*** RECORDS FOR PROCESSING Section Begins ***

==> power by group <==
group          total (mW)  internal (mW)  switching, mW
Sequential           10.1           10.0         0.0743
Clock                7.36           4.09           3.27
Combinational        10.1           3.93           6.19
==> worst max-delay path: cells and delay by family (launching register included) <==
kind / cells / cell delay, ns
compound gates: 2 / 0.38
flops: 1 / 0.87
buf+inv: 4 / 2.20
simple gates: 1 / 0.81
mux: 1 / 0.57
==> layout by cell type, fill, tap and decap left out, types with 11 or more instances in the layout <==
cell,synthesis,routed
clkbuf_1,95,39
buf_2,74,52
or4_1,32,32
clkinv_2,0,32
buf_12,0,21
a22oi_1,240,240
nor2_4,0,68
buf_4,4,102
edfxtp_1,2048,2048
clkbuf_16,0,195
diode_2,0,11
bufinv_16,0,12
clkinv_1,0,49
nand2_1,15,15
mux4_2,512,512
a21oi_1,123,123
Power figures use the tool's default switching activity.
--- config.mk ---
export PLATFORM = sky130hd
export DESIGN_NAME = rvv_vrf
export DESIGN_NICKNAME = d
export VERILOG_FILES = /design/src/source/rvv_vrf_pkg.sv /design/src/source/rvv_vrf.sv
export SDC_FILE = /design/constraint.sdc
export NUM_CORES = 2
export LEC_CHECK = 0
export ABC_CLOCK_PERIOD_IN_PS = 11730
export BUFFER_PORTS_ARGS = -buffer_cell sky130_fd_sc_hd__clkbuf_2
export CAP_MARGIN = 20
export CELL_PAD_IN_SITES_DETAIL_PLACEMENT = 1
export CELL_PAD_IN_SITES_GLOBAL_PLACEMENT = 2
export CORE_MARGIN = 3
export CORE_UTILIZATION = 53
export CTS_CLUSTER_SIZE = 10
export DETAILED_ROUTE_END_ITERATION = 10
export HOLD_SLACK_MARGIN = 0.05
export PLACE_DENSITY_LB_ADDON = 0.1
export SLEW_MARGIN = 20
export SYNTH_ARGS = -nofsm -noshare
export SYNTH_HDL_FRONTEND = slang
export SYNTH_SLANG_ARGS = --single-unit
export TNS_END_PERCENT = 1
--- constraint.sdc ---
create_clock -name clk -period 11.73 [get_ports clk]
set_input_delay 0.5865 -clock clk [delete_from_list [all_inputs] [get_ports clk]]
set_output_delay 0.5865 -clock clk [all_outputs]
set_load 0.1 [all_outputs]
--- src/source/rvv_vrf_pkg.sv ---
package rvv_vrf_pkg;

  // ***********************************************************
  // register file sizes
  // ***********************************************************
  localparam int VLEN        = 64;
  localparam int NUM_VREG    = 32;
  localparam int NUM_RD_PORT = 4;
  localparam int VREG_IDX_W  = $clog2(NUM_VREG);

  typedef struct packed {
    logic                  en;
    logic [VREG_IDX_W-1:0] index;
  } vrf_rd_req_t;

  typedef struct packed {
    logic                  valid;
    logic [VREG_IDX_W-1:0] index;
    logic [VLEN-1:0]       data;
  } vrf_wr_t;

  // operands of one uop as they leave dispatch
  typedef struct packed {
    logic [VLEN-1:0] v0;
    logic [VLEN-1:0] vs1;
    logic [VLEN-1:0] vs2;
    logic [VLEN-1:0] vd;
  } uop_opn_t;

endpackage

--- src/source/rvv_vrf.sv ---
`timescale 1ns/1ps

module rvv_vrf (
  input  logic                                                    clk,
  input  logic                                                    rst,
  input  rvv_vrf_pkg::vrf_wr_t                                    vrf_wr,
  input  logic                                                    rd_en,
  input  rvv_vrf_pkg::vrf_rd_req_t [rvv_vrf_pkg::NUM_RD_PORT-1:0] rd_req,
  output logic [rvv_vrf_pkg::NUM_RD_PORT-1:0][rvv_vrf_pkg::VLEN-1:0] rd_data,
  output logic [rvv_vrf_pkg::VLEN-1:0]                            v0_mask
);

  logic [rvv_vrf_pkg::VLEN-1:0] vreg [rvv_vrf_pkg::NUM_VREG];

  // ***********************************************************
  // write port
  // ***********************************************************
  always_ff @(posedge clk) begin
    if (vrf_wr.valid) begin
      vreg[vrf_wr.index] <= vrf_wr.data;
    end
  end

  // ***********************************************************
  // registered reads, sees array before this edge's write
  // ***********************************************************
  always_ff @(posedge clk) begin
    if (rst) begin
      rd_data <= '0;
      v0_mask <= '0;
    end else if (rd_en) begin
      for (int p = 0; p < rvv_vrf_pkg::NUM_RD_PORT; p++) begin
        if (rd_req[p].en) begin
          rd_data[p] <= vreg[rd_req[p].index];
        end else begin
          rd_data[p] <= '0;   // idle port
        end
      end
      v0_mask <= vreg[0];     // mask always from v0
    end
  end

endmodule
===== src/source/rvv_vrf_pkg.sv =====
package rvv_vrf_pkg;

  // ***********************************************************
  // register file sizes
  // ***********************************************************
  localparam int VLEN        = 64;
  localparam int NUM_VREG    = 32;
  localparam int NUM_RD_PORT = 4;
  localparam int VREG_IDX_W  = $clog2(NUM_VREG);

  typedef struct packed {
    logic                  en;
    logic [VREG_IDX_W-1:0] index;
  } vrf_rd_req_t;

  typedef struct packed {
    logic                  valid;
    logic [VREG_IDX_W-1:0] index;
    logic [VLEN-1:0]       data;
  } vrf_wr_t;

  // operands of one uop as they leave dispatch
  typedef struct packed {
    logic [VLEN-1:0] v0;
    logic [VLEN-1:0] vs1;
    logic [VLEN-1:0] vs2;
    logic [VLEN-1:0] vd;
  } uop_opn_t;

endpackage


===== src/source/rvv_uop_pkg.sv =====
package rvv_uop_pkg;

  // ***********************************************************
  // uop class, letters in the order vd, vs2, vs1
  // ***********************************************************
  typedef enum logic [2:0] {
    XXX,
    XXV,
    XVX,
    VXX,
    XVV,
    VVX,
    VVV
  } uop_class_e;

  typedef enum logic [3:0] {
    VADD,
    VSUB,
    VAND,
    VOR,
    VMACC,
    VMV
  } vop_e;

  typedef struct packed {
    uop_class_e uop_class;
    vop_e       vop;        // not decoded here
    logic [4:0] vd_index;
    logic [4:0] vs2_index;
    logic [4:0] vs1_index;
    logic [3:0] uop_id;
  } uop_t;

  // one operand: read port and whether it is read at all
  typedef struct packed {
    logic       used;
    logic [1:0] port;
  } opn_sel_t;

  typedef struct packed {
    opn_sel_t vs1;
    opn_sel_t vs2;
    opn_sel_t vd;
  } opn_plan_t;

  // returns {vd, vs2, vs1} read flags
  function automatic logic [2:0] class_reads(uop_class_e uop_class);
    case (uop_class)
      XXV:     return 3'b001;
      XVX:     return 3'b010;
      VXX:     return 3'b100;
      XVV:     return 3'b011;
      VVX:     return 3'b110;
      VVV:     return 3'b111;
      default: return 3'b000;
    endcase
  endfunction

endpackage

===== src/source/rvv_read_alloc.sv =====
`timescale 1ns/1ps

module rvv_read_alloc (
  input  logic [1:0]                                              in_valid,
  input  rvv_uop_pkg::uop_t [1:0]                                 in_uop,
  output rvv_vrf_pkg::vrf_rd_req_t [rvv_vrf_pkg::NUM_RD_PORT-1:0] rd_req,
  output rvv_uop_pkg::opn_plan_t [1:0]                            plan,
  output logic                                                    slot1_fits
);

  logic [1:0][2:0] reads;     // {vd, vs2, vs1} per uop
  logic [1:0][2:0] rd_cnt;
  logic [2:0]      rd_total;
  logic [1:0]      grant;     // uop may claim its ports
  logic [2:0]      next_port;

  always_comb begin
    for (int u = 0; u < 2; u++) begin
      reads[u]  = rvv_uop_pkg::class_reads(in_uop[u].uop_class);
      rd_cnt[u] = {2'b0, reads[u][0]} + {2'b0, reads[u][1]} + {2'b0, reads[u][2]};
    end
  end

  assign rd_total   = rd_cnt[0] + rd_cnt[1];
  assign slot1_fits = rd_total <= 3'd4;   // from classes only, not valid
  assign grant      = {in_valid[1] & slot1_fits, in_valid[0]};

  // ***********************************************************
  // ports in order vs2, vs1, vd, uop 0 first
  // ***********************************************************
  always_comb begin
    next_port = '0;
    rd_req    = '0;
    plan      = '0;
    for (int u = 0; u < 2; u++) begin
      if (reads[u][1]) begin
        plan[u].vs2.used = 1'b1;
        plan[u].vs2.port = next_port[1:0];
        if (grant[u]) begin
          rd_req[next_port[1:0]].en    = 1'b1;
          rd_req[next_port[1:0]].index = in_uop[u].vs2_index;
        end
        next_port = next_port + 3'd1;
      end
      if (reads[u][0]) begin
        plan[u].vs1.used = 1'b1;
        plan[u].vs1.port = next_port[1:0];
        if (grant[u]) begin
          rd_req[next_port[1:0]].en    = 1'b1;
          rd_req[next_port[1:0]].index = in_uop[u].vs1_index;
        end
        next_port = next_port + 3'd1;
      end
      if (reads[u][2]) begin
        plan[u].vd.used = 1'b1;
        plan[u].vd.port = next_port[1:0];
        if (grant[u]) begin
          rd_req[next_port[1:0]].en    = 1'b1;
          rd_req[next_port[1:0]].index = in_uop[u].vd_index;
        end
        next_port = next_port + 3'd1;
      end
    end
  end

endmodule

*** RECORDS FOR PROCESSING Section Ends ***

- TASK OBJECTIVE: Taking the entries above, write out exactly each line from the one holding "max-delay path: cells" to the one holding "a21oi_1,123,123", both included, and stop there.

- PROBLEM SOLUTION:
==> worst max-delay path: cells and delay by family (launching register included) <==
kind / cells / cell delay, ns
compound gates: 2 / 0.38
flops: 1 / 0.87
buf+inv: 4 / 2.20
simple gates: 1 / 0.81
mux: 1 / 0.57
==> layout by cell type, fill, tap and decap left out, types with 11 or more instances in the layout <==
cell,synthesis,routed
clkbuf_1,95,39
buf_2,74,52
or4_1,32,32
clkinv_2,0,32
buf_12,0,21
a22oi_1,240,240
nor2_4,0,68
buf_4,4,102
edfxtp_1,2048,2048
clkbuf_16,0,195
diode_2,0,11
bufinv_16,0,12
clkinv_1,0,49
nand2_1,15,15
mux4_2,512,512
a21oi_1,123,123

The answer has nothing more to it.